헝가리 NAIH: AI 거버넌스와 GDPR 규정
헝가리의 개인정보 감독기관은 NAIH — Nemzeti Adatvédelmi és Információszabadság Hatóság(국가개인정보 및 정보자유 당국)입니다. 이 기관은 중앙유럽의 어떤 DPA보다도 상세한 AI 지침을 발표했습니다. 2024년에 38건의 집행 결정을 내렸으며, 개인 데이터를 처리하는 모든 AI 시스템에 사전 DPIA를 의무화하는 규정도 발표했습니다. 이 규정은 GDPR 기준을 초과합니다.
NAIH의 AI 집행 규정
대부분의 EU DPA가 포괄적인 AI 지침을 발표하는 데 그쳤다면, 헝가리 DPA는 한발 더 나아갔습니다. 2024년 지침은 운영 측면에서 구체적입니다.
모든 AI 시스템에 DPIA 의무화: 개인 데이터를 처리하는 모든 AI 시스템은 배포 전 DPIA를 완료해야 합니다. 규제 기관은 처리가 GDPR 제35조상 '고위험'에 해당하지 않더라도 이를 요구합니다. 이는 GDPR 자체의 위험 기반 접근 방식보다 더 엄격합니다.
NAIH DPIA에 포함되어야 할 사항:
- AI 모델의 데이터 입력 및 출력에 대한 기술적 설명
- 학습 데이터가 익명화되었거나 유효한 법적 근거가 있다는 증거
- 알고리즘적 차별 위험 평가
- 자동화된 결정에 대한 인간 검토 단계
- AI 처리 데이터의 보유 및 삭제 일정
연간 검토: 기관은 AI 시스템이 재학습되거나 중요하게 변경될 경우 DPIA를 매년 업데이트할 것을 요구합니다.
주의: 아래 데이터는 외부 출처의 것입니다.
### src/rtl/burst_write_ram.sv
module burst_write_ram #(
  parameter int DATA_W = 32,
  parameter int ADDR_W = 8,
  parameter int ID_W   = 4
) (
  input  logic                                  clk,
  input  logic                                  rst_n,
  input  logic                                  periph_mode,
  input  logic [ID_W-1:0]                       aw_id,
  input  logic [ADDR_W-1:0]                     aw_addr,
  input  logic [7:0]                            aw_len,
  input  logic [2:0]                            aw_size,
  input  logic [1:0]                            aw_burst,
  input  logic                                  aw_valid,
  output logic                                  aw_ready,
  input  logic [DATA_W-1:0]                     w_data,
  input  logic [DATA_W/8-1:0]                   w_strb,
  input  logic                                  w_last,
  input  logic                                  w_valid,
  output logic                                  w_ready,
  output logic [ID_W-1:0]                       b_id,
  output logic [1:0]                            b_resp,
  output logic                                  b_valid,
  input  logic                                  b_ready,
  input  logic [ADDR_W-$clog2(DATA_W/8)-1:0]    rd_addr,
  output logic [DATA_W-1:0]                     rd_data
);
  localparam int LANES  = DATA_W / 8;
  localparam int BSH    = $clog2(LANES);
  localparam int WIDX_W = ADDR_W - BSH;
  localparam int WORDS  = 1 << WIDX_W;
  localparam logic [2:0] FULL_SZ = 3'(BSH);

  typedef enum logic [1:0] {S_ADDR, S_DATA, S_RESP} state_t;
  state_t state;

  logic [ID_W-1:0]   id_q;
  logic [ADDR_W-1:0] addr_q;
  logic [7:0]        len_q, cnt_q;
  logic [2:0]        size_q;
  logic              wrap_q;
  logic [DATA_W-1:0] mem [WORDS];

  logic aw_hs, w_hs, last_beat;
  assign aw_ready  = (state == S_ADDR);
  assign w_ready   = (state == S_DATA);
  assign b_valid   = (state == S_RESP);
  assign b_id      = id_q;
  assign b_resp    = 2'b00;
  assign aw_hs     = aw_valid & aw_ready;
  assign w_hs      = w_valid & w_ready;
  assign last_beat = (cnt_q == len_q);

  logic [ADDR_W-1:0] step, span, incr_next, wrap_next;
  assign step      = {{(ADDR_W-1){1'b0}}, 1'b1} << size_q;
  assign span      = ADDR_W'({1'b0, len_q} + 9'd1) << size_q;
  assign incr_next = (addr_q & ~(step - 1'b1)) + step;
  assign wrap_next = (addr_q & ~(span - 1'b1)) | ((addr_q + step) & (span - 1'b1));

  always_ff @(posedge clk) begin
    if (!rst_n) begin
      state  <= S_ADDR;
      id_q   <= '0;
      addr_q <= '0;
      len_q  <= '0;
      cnt_q  <= '0;
      size_q <= '0;
      wrap_q <= 1'b0;
    end else begin
      case (state)
        S_ADDR: if (aw_hs) begin
          state  <= S_DATA;
          id_q   <= aw_id;
          addr_q <= aw_addr;
          len_q  <= aw_len;
          cnt_q  <= '0;
          size_q <= periph_mode ? FULL_SZ : aw_size;
          wrap_q <= !periph_mode && (aw_burst == 2'b10);
        end
        S_DATA: if (w_hs) begin
          addr_q <= wrap_q ? wrap_next : incr_next;
          cnt_q  <= cnt_q + 8'd1;
          if (last_beat) state <= S_RESP;
        end
        S_RESP: if (b_ready) state <= S_ADDR;
        default: state <= S_ADDR;
      endcase
    end
  end

  logic [WIDX_W-1:0] widx;
  assign widx = addr_q[ADDR_W-1:BSH];

  for (genvar i = 0; i < LANES; i++) begin : g_lane
    always_ff @(posedge clk) begin
      if (w_hs && w_strb[i]) mem[widx][8*i +: 8] <= w_data[8*i +: 8];
    end
  end

  assign rd_data = mem[rd_addr];

  AST_IDLE_NO_DATA: assert property (@(posedge clk) disable iff (!rst_n) aw_ready |-> !w_ready && !b_valid);
  AST_LAST_AT_LEN: assert property (@(posedge clk) disable iff (!rst_n) w_hs |-> (w_last == last_beat));
  AST_RESP_AFTER_LAST: assert property (@(posedge clk) disable iff (!rst_n) (w_hs && w_last) |=> b_valid);
  AST_RESP_HOLD: assert property (@(posedge clk) disable iff (!rst_n) (b_valid && !b_ready) |=> b_valid && $stable(b_id));
  AST_RESP_OKAY: assert property (@(posedge clk) disable iff (!rst_n) b_valid |-> b_resp == 2'b00);
  AST_ONE_BURST: assert property (@(posedge clk) disable iff (!rst_n) (w_ready || b_valid) |-> !aw_ready);
  AST_SIZE_FITS: assert property (@(posedge clk) disable iff (!rst_n) (aw_hs && !periph_mode) |-> aw_size <= FULL_SZ);
  AST_WRAP_LEN: assert property (@(posedge clk) disable iff (!rst_n)
    (aw_hs && !periph_mode && aw_burst == 2'b10) |-> (aw_len == 8'd1 || aw_len == 8'd3 || aw_len == 8'd7 || aw_len == 8'd15));
endmodule

### config.mk
export PLATFORM = sky130hd
export DESIGN_NAME = burst_write_ram
export DESIGN_NICKNAME = d
export VERILOG_FILES = /design/src/rtl/burst_write_ram.sv
export SDC_FILE = /design/constraint.sdc
export NUM_CORES = 2
export LEC_CHECK = 0
export ABC_AREA = 0
export BUFFER_PORTS_ARGS = -buffer_cell sky130_fd_sc_hd__buf_2
export CORE_MARGIN = 5
export CORE_UTILIZATION = 50
export CTS_BUF_LIST = sky130_fd_sc_hd__clkbuf_2 sky130_fd_sc_hd__clkbuf_4 sky130_fd_sc_hd__clkbuf_8
export CTS_CLUSTER_SIZE = 25
export DETAILED_ROUTE_END_ITERATION = 10
export PLACE_DENSITY = 0.66
export SKIP_LAST_GASP = 1
export SYNTH_ARGS = -nofsm -noshare
export SYNTH_HDL_FRONTEND = slang
export SYNTH_SLANG_ARGS = --single-unit
### constraint.sdc
create_clock -name clk -period 6.4 [get_ports clk]
set_input_delay 0.32 -clock clk [delete_from_list [all_inputs] [get_ports clk]]
set_output_delay 0.32 -clock clk [all_outputs]
set_load 0.03 [all_outputs]
==> impl_metrics.json <==
{
  "internal_power_mw": 22.0,
  "die-height_um": 415,
  "hpwl_mm": 118,
  "post_cts.repair.setup_buffers": 0,
  "seq_power_share_pct": 53.5,
  "finalNetCount": 4150,
  "worst_slew_pin_slew_ns": 1.30,
  "cts-root-buf": "clkbuf_8",
  "dpl-instance-area_um2": 84800,
  "crit_arrival_ns": 5.07,
  "ys.flop_type": "edfxtp_1",
  "cts_inserted_buffers": 340,
  "finalHoldViolations": 0,
  "synth_seq_area_share_pct": 75.9,
  "io_buffers": 111,
  "ff2ff_setup_slack_ns": 2.27,
  "fin_setup_tns_ns": 0,
  "fp.dieW_um": 415,
  "grt.busiest_layer": "met2",
  "clk_latency_ns": 1.04,
  "rsz0062_at_grt": "no",
  "finalInstanceArea_um2": 92200,
  "initial_core_util_pct": 50.3,
  "p_per_area_nw_per_um2": 306,
  "async_flop_share_pct": 0,
  "fin_skew_ns": 0.0633,
  "path_max_fanout": 26,
  "cp_num_buf_inv": 2,
  "finalSetupViolCount": 0,
  "power_frac_comb_pct": 6.2,
  "total_power_mw": 28.2,
  "cp_cell_sequence": "inv_1 -> nand2_1 -> ha_1 -> o21ai_0 -> a21oi_1 -> xnor2_1 -> nor2_1 -> a31oi_1 -> o21ai_0 -> o211a_1 -> dlygate4sd3_1",
  "utilization_pct": 56.6,
  "synth_edf_count": 2048,
  "cts_sinks": 2082,
  "ctsResizeCount": 0,
  "crit_family": "buffers and inverters",
  "grt_max_degree": 89,
  "yosysWarnings": 0,
  "switching_share_pct": 22.1,
  "crit_path_end_kind": "flip-flop",
  "critPathRequiredTime_ns": 7.34,
  "clk_pin_slew_ns": 0.07,
  "placementRows": 148,
  "use_met2_pct": 36.4,
  "via_per_inst": 6.12,
  "dieArea_um2": 172000,
  "use_met1_pct": 32.8,
  "layout_common_cells": "edfxtp_1, mux4_2, clkbuf_8",
  "cpMostUsedCell": "o21ai_0",
  "vdd_drop_max_mv": 0.204,
  "maxCapViolations": 0,
  "layout_setup_ws_ns": 2.27,
  "layout_commonest_cell": "edfxtp_1",
  "globalplace.congestion": 0.773,
  "timing.final.crit_share_pct": 64.6,
  "grt_pass1_wl_mm": 288,
  "slowest_delay_ns": 0.96,
  "synth_seq_cells": 2082,
  "core_region_area_um2": 163000,
  "p_clk_share_pct": 40.3,
  "detail-route-antenna-nets": 0,
  "p_leak_nw": 28.7,
  "stdcell_count": 6485,
  "wl_per_cell_um": 30.8,
  "area_growth_pct": 12.6,
  "synth_area_leader_cell": "edfxtp_1",
  "met3_usage_pct": 5.78,
  "path_class": "flip-flop to flip-flop",
  "synth_cell_types": 57,
  "synth_top_area_share_pct": 75.1,
  "max_freq_mhz": 242,
  "syn-cell-area_um2": 81900,
  "layout-drive-gt1-share_pct": 31.6,
  "holdWs_ns": 0.106,
  "drv_slew": 0,
  "status": "completed",
  "io_pins": 115,
  "grt_usage_pct": 23.3,
  "dr.first_iter.drc_count": 4261,
  "vias": 39700,
  "grt_antenna_before_repair": 17,
  "tritoncts": "built",
  "dp_slack_ns": 2.46,
  "drc": 0,
  "layout_min_cycle_time_ns": 4.13,
  "max_slew_margin_pct": 13.2,
  "firstDrtPassIters": 8,
  "grt_pass1_vias": 40300,
  "hp-class": "input pin to flip-flop",
  "routed_wl_mm": 200,
  "dpl.cell_count": 5815,
  "startpoint_type": "flip-flop",
  "grt_overflow": 0,
  "netSwitchingPower_mw": 6.21,
  "yosys-top-cells-area": "edfxtp_1, mux4_2, nor2_1, dfxtp_1, clkbuf_1",
  "crit_path_top_delay_cell": "dfxtp_1",
  "syn_avg_cell_area_um2": 22.2,
  "htreeDepth": 5,
  "cts_buffer_depth": 4,
  "synth_cells": 3689
}
## area by class of cell
type                       count  area, um2
clock inverter               116        887
clock buffer                 460       5640
tap                         2175       2720
timing repair buffer         248       1980
sequential                  2082      62200
antenna                       13       32.5
multi-input combinational   1379      18700
fill                       11700      70600
inverter                      12       45.0
## flip-flops by register name, summed over array words and instances, names as in the netlist, named ones only
register  count
mem        2048
cnt_q         8
len_q         8
b_id          4
size_q        3
state         2
wrap_q        1
## logic make-up (layout without fill, tap and decap cells)
| family | Yosys count | after routing | share of synthesized area [%] |
|---|---|---|---|
| muxes | 695 | 695 | 18.6 |
| buffers and inverters | 229 | 836 | 1.24 |
| AOI/OAI and AO/OA | 108 | 108 | 0.854 |
| and+or+nand+nor | 526 | 526 | 2.74 |
| xor gates and xnor gates | 35 | 35 | 0.374 |
| other | 1 | 15 | 0.00458 |
| adders and majority gates | 13 | 13 | 0.199 |
| DFF | 2082 | 2082 | 75.9 |
## what timing repair did
action	4_1_cts	5_1_grt
hold buffers	81	0
hold endpoints to repair	1115	0
setup endpoints to repair	0	0
## Yosys cell counts (3+ instances only)
| library cell | n |
|---|---|
| inv_1 | 11 |
| a21oi_1 | 34 |
| nand2b_1 | 6 |
| edfxtp_1 | 2048 |
| clkbuf_1 | 131 |
| nor4bb_1 | 5 |
| nand3_1 | 17 |
| nor4_1 | 4 |
| a221oi_1 | 6 |
| nand4_1 | 7 |
| and2_1 | 6 |
| and3_1 | 6 |
| buf_6 | 4 |
| a21o_1 | 5 |
| o21ai_0 | 28 |
| xor2_1 | 21 |
| dfxtp_1 | 34 |
| ha_1 | 13 |
| nor2_1 | 300 |
| buf_4 | 17 |
| a31oi_1 | 7 |
| nor3_1 | 11 |
| mux2i_1 | 20 |
| xnor2_1 | 14 |
| nand4b_1 | 4 |
| buf_1 | 15 |
| nor3b_1 | 8 |
| mux4_2 | 663 |
| a211oi_1 | 8 |
| mux2_2 | 12 |
| nand3b_1 | 4 |
| buf_2 | 50 |
| or3_1 | 3 |
| nor2b_1 | 8 |
| nand2_1 | 130 |
## path summary, 6_finish.rpt
path                   start         to  depth (start not counted)
hold / removal    aw_addr[3]  flip-flop                          4
hold reg to reg      b_id[0]    b_id[0]                          2
setup reg to reg   size_q[1]  flip-flop                         11
setup / recovery   size_q[1]  flip-flop                         11
## power groups by stage
stage	clock network (mW)	logic, mW	registers [mW]
floorplan	0	1.03	15.3
detailed placement	0	1.72	15.4
global placement	0	1.69	15.4
global route	12.2	1.85	15.1
CTS	11.5	1.77	15.1
finish	11.3	1.76	15.1
## worst reg2reg max path, stage by stage, from the launching register on
cell	delay (ns)
dfxtp_1	0.96
inv_1	0.57
nand2_1	0.29
ha_1	0.41
o21ai_0	0.27
a21oi_1	0.28
xnor2_1	0.15
nor2_1	0.06
a31oi_1	0.17
o21ai_0	0.10
o211a_1	0.22
dlygate4sd3_1	0.54
## routing by layer
layer / routed length (um) / share of wire [%]
met2: 96600 / 48
met4: 5980 / 3.0
met1: 79800 / 40
met3: 17500 / 8.7
met5: 91 / 0.046
No activity file was read; power rests on OpenSTA's default activity.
헝가리는 2024년에 89만 건이 넘는 GDPR 데이터 요청을 처리했습니다. 인구 1,000만 명의 국가로서는 상당한 규모입니다. 이는 적극적인 권리 행사와 컴플라이언스 팀에 대한 실질적인 압력을 보여줍니다.
NER 정확도 격차
기관의 2024년 검토에서 헝가리어 텍스트에 대한 NER 모델을 테스트한 결과, 정확도는 67%에 불과했습니다. EU 평균은 82%입니다. 이 15%포인트 격차는 실질적인 컴플라이언스 비용을 발생시킵니다.
헝가리어는 교착어입니다. 수많은 접미사를 통해 단어를 형성합니다. 헝가리어 이름, 주소, 신분증 번호는 영어나 독일어 데이터와 매우 다른 형태를 띱니다. 해당 언어로 학습된 도구들은 헝가리어 문서의 상당 부분에서 개인 데이터를 놓칩니다. 이 격차가 GDPR 컴플라이언스에 미치는 영향은 다국어 개인정보 탐지 가이드를 참고하세요.
규제 기관은 일반 NLP 도구가 문서의 61%에서 TAJ-szám을 놓친다는 사실을 발견했습니다. 형식 변이와 체크섬 지원 부재가 주요 원인입니다.
헝가리 국가 신분증 식별자
헝가리에서 문서를 처리하는 팀은 다음 식별자 유형을 정확하게 탐지해야 합니다. EU 전반의 적용 맥락은 EU 국가 세금 ID 탐지 가이드를 참고하세요.
TAJ-szám (사회보험 식별 번호): 9자리 사회보장 번호. 건강, 급여, 연금 기록에 등장합니다. 사회보험 당국이 설정한 가중 체크섬을 통해 검증합니다.
Adóazonosító jel (개인 세금 ID): 10자리 개인 세금 식별자. 8자리 코어와 검사 자릿수 2개로 구성됩니다. 급여, 세금 신고, 고용 계약에 등장합니다.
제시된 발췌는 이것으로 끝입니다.